Skip to content

Produced datasets and caching

Beyond fetching declared datasets, a tool with the cache-produce capability can produce-or-load: cache the result of a project function on disk, keyed by its parameters (the @cached decorator/macro in both implementations).

  • Parameter-hash keying. The cache key is the lowercase-hex SHA-256 of the canonical JSON (JCS / RFC 8785) of the function's hash-affecting keyword parameters. Canonical JSON is cross-tool reproducible. Hash inputs are strings, integers, finite floats, booleans, and arrays/objects of those — finite floats use the normative Python json.dumps form (1.01.0); NaN/±Inf and nulls are disallowed.
  • Self-describing artifacts. Alongside each artifact sit two sidecars: config.toml (the re-hashable key table plus a [_META] block with cachetype and hash) and metadata.toml (provenance — timestamp, tool, git, host/user; never hashed, never an authority for validity). A tool MUST recompute the hash from config.toml and treat a mismatch as not a cache hit.
  • Layout: <datacache_dir>/<cachetype>/[<version>/]<hash>/<basename>.<ext>. The optional version is a human-set recipe/code version — a path segment that does not enter the hash, used to prevent a stale cross-branch hit.
  • The state file (.datamanifest-state.toml) inventories each produced dataset (under datacache, keyed cachetype[@version]hash ⇒ artifact directory) alongside fetched datasets (under datasets) — a record of where things actually landed, never an absolute path you author.
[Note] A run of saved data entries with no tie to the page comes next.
Context: an optimization exercise on an open-source flow, tuned for small area. The choices shown serve that exercise and are no tape-out recipe.
RTL that was checked went through simulation tests only; none was proved equivalent to the original.
Power is estimated from default activity; no workload was simulated.

== alpha ==
## alu
module alu (
	input			i_clk,
	input			i_rst_n,
	input			i_valid,
	input	signed	[7:0]	i_data_a,
	input	signed	[7:0]	i_data_b,
	input		[2:0]	i_inst,
	output			o_valid,
	output		[7:0]	o_data
);
Size in the first run: about 340 cells after synthesis, about 9 flip-flops, roughly 2200 sq um of cells after synthesis.
export LEC_CHECK = 0
export CAP_MARGIN = 20
export CORE_MARGIN = 2
export CORE_UTILIZATION = 40
export GPL_TIMING_DRIVEN = 0
export SETUP_SLACK_MARGIN = 0.35
export SLEW_MARGIN = 20
create_clock -name core_clock -period 7.0 [get_ports {i_clk}]
standard.sh (not shown) runs the stock make flow with config.mk's settings and CLKGATE_MAP_FILE= SYNTH_SCRIPT=/design/flow/synth_recipe.tcl, a recipe that flattens the netlist after the stock synthesis.
==> flow/flow/run.sh <==
#!/bin/bash
set -euo pipefail
W=$PWD
export FLOW_WORK=$W
export FLOW_ABC_SCRIPTS="$W/flow/abc/a1.abc $W/flow/abc/a2.abc $W/flow/abc/a3.abc $W/flow/abc/a4.abc $W/flow/abc/a5.abc"
LIB=$FLOW_HOME/platforms/sky130hd/lib/sky130_fd_sc_hd__tt_025C_1v80.lib

# impl.v must do what design.v does: prove it before laying it out
cat > equiv.ys <<EOY
read_liberty -ignore_miss_func $LIB
read_verilog -sv $W/design.v
rename alu gold
read_verilog -sv $W/flow/impl.v
proc; flatten; opt_clean
rename alu gate
miter -equiv -flatten -make_assert gold gate miter
hierarchy -top miter
flatten; async2sync; opt -fast
sat -verify -prove-asserts -set-init-zero -seq 2 -show-inputs miter
EOY
yosys -l equiv.log -q -s equiv.ys > /dev/null

MK=(make -C "$FLOW_HOME" DESIGN_CONFIG="$W/config.mk" WORK_HOME="$W/orfs"
    CLKGATE_MAP_FILE= SYNTH_SCRIPT="$W/flow/synth.tcl"
    VERILOG_FILES="$W/flow/impl.v" ADDER_MAP_FILE=
    "BUFFER_PORTS_ARGS=-buffer_cell sky130_fd_sc_hd__buf_1" SKIP_INCREMENTAL_REPAIR=1
    "CTS_ARGS=-sink_clustering_enable -repair_clock_nets -dont_use_dummy_load -buf_list sky130_fd_sc_hd__clkbuf_2 -root_buf sky130_fd_sc_hd__clkbuf_4")
if ! "${MK[@]}" synth > make_synth.log 2>&1; then
  # an ABC script can abort on some inputs: retry with the scripts that do not use &deepsyn
  rm -rf "$W/orfs/results" "$W/orfs/logs" "$W/orfs/reports" "$W/orfs/objects"
  export FLOW_ABC_SCRIPTS="$W/flow/abc/a2.abc $W/flow/abc/a3.abc"
  "${MK[@]}" synth > make_synth_retry.log 2>&1
fi
"${MK[@]}" finish > make_finish.log 2>&1
R=$W/orfs/results/sky130hd/alu/base
: # left out here: write the final layout as DEF
Other scripts of this flow, unchanged in this note and not shown: flow/flow/abc/a1.abc, flow/flow/abc/a2.abc, flow/flow/abc/a3.abc, flow/flow/abc/a4.abc, flow/flow/abc/a5.abc, flow/flow/impl.v, flow/flow/synth.tcl
diff inputs: alpha => beta
diff --git a/flow/flow/run.sh b/flow/flow/run.sh
--- a/flow/flow/run.sh
+++ b/flow/flow/run.sh
@@ -5 +5 @@
-export FLOW_ABC_SCRIPTS="$W/flow/abc/a1.abc $W/flow/abc/a2.abc $W/flow/abc/a3.abc $W/flow/abc/a4.abc $W/flow/abc/a5.abc"
+export FLOW_ABC_SCRIPTS="$W/flow/abc/a1.abc $W/flow/abc/a2.abc $W/flow/abc/a3.abc $W/flow/abc/a4.abc $W/flow/abc/a5.abc $W/flow/abc/a6.abc"
@@ -26 +26 @@
-    "BUFFER_PORTS_ARGS=-buffer_cell sky130_fd_sc_hd__buf_1" SKIP_INCREMENTAL_REPAIR=1
+    "BUFFER_PORTS_ARGS=-buffer_cell sky130_fd_sc_hd__buf_1" SKIP_INCREMENTAL_REPAIR=1 SETUP_MOVE_SEQUENCE=unbuffer,swap,buffer,split,sizeup,clone
==> flow/flow/abc/a6.abc (new file) <==
strash
balance; rewrite; refactor; balance; rewrite; rewrite -z; balance; refactor -z; rewrite -z; balance
&get -n
&deepsyn -T 60
&put
balance; rewrite; refactor; balance; rewrite; rewrite -z; balance; refactor -z; rewrite -z; balance
dch -f
amap -m
topo
mfs3 -ae -H 6 -R 4
mfs3 -ae -H 6 -R 4 -r
==> comparison <==
beta: PASS, flow complete, no timing, DRC or antenna violations
Final cycle utilization of the critical path: beta vs alpha down 1.3 points
Layout-stage area growth over the synthesis result | beta above alpha
Going from alpha to beta, sum of internal, switching and leakage power grows by about 0.8%.
In the flow results for beta and alpha, the part of the total power dissipated in the clock network is smaller on beta.
alpha has a higher overall die area than beta.
Relative to alpha, the critical path depth measured on beta has increased by a few percent.
Summary of the comparison: longest individual stage delay on the worst path is lower in beta, relative to alpha.


Another version of the RTL of alu (not shown whole).
Size in the first run: ~31 I/O pins, roughly 0.0025 mm² of cells after synthesis.
==> flow/design.v (excerpt) <==
module alu (
	input			i_clk,
	input			i_rst_n,
	input			i_valid,
	input	signed	[7:0]	i_data_a,
	input	signed	[7:0]	i_data_b,
	input		[2:0]	i_inst,
	output			o_valid,
	output		[7:0]	o_data
);
Settings: LEC_CHECK=0, CAP_MARGIN=20, CORE_MARGIN=2, CORE_UTILIZATION=40, CTS_BUF_LIST=sky130_fd_sc_hd__clkbuf_4, CTS_CLUSTER_DIAMETER=200, CTS_CLUSTER_SIZE=20, GPL_TIMING_DRIVEN=0, SLEW_MARGIN=20; clock period 7.0 ns.
==> flow/flow/run.sh <==
#!/bin/bash
set -euo pipefail
W=$PWD
export FLOW_WORK=$W
export FLOW_ABC_SCRIPT=$W/flow/area.abc
LIB=$FLOW_HOME/platforms/sky130hd/lib/sky130_fd_sc_hd__tt_025C_1v80.lib

# impl.v must do what design.v does: prove it before laying it out
cat > equiv.ys <<EOY
read_liberty -ignore_miss_func $LIB
read_verilog -sv $W/design.v
rename alu gold
read_verilog -sv $W/flow/impl.v
proc; flatten; opt_clean
rename alu gate
miter -equiv -flatten -make_assert gold gate miter
hierarchy -top miter
flatten; async2sync; opt -fast
sat -verify -prove-asserts -set-init-zero -seq 2 -show-inputs miter
EOY
yosys -l equiv.log -q -s equiv.ys > /dev/null

MK=(make -C "$FLOW_HOME" DESIGN_CONFIG="$W/config.mk" WORK_HOME="$W/orfs"
    CLKGATE_MAP_FILE= SYNTH_SCRIPT="$W/flow/synth.tcl"
    VERILOG_FILES="$W/flow/impl.v" ADDER_MAP_FILE=
    "BUFFER_PORTS_ARGS=-buffer_cell sky130_fd_sc_hd__buf_1")
"${MK[@]}" synth > make_synth.log 2>&1
"${MK[@]}" finish > make_finish.log 2>&1
R=$W/orfs/results/sky130hd/alu/base
: # left out here: write the final layout as DEF
Other scripts of this flow, unchanged in this note and not shown: flow/flow/area.abc, flow/flow/impl.v, flow/flow/synth.tcl
The starting point completed without violations.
It is git-ignored regenerable state by default (the data is local and often outside the repo); read-resolution consults it to find an object but always writes to the current directive.
# config.toml — written next to the artifact
grid        = "5x5"
skip_models = ["CESM.*", "FGOALS.*"]

[_META]
schema    = 1
cachetype = "esm_20c_anomaly"
hash      = "83425a30d111562d46c1fce9de7618ea7f1f54e1be72e086cba0ac63c6f2ce9b"

Normative: SCHEMA.md §Produced datasets and caching.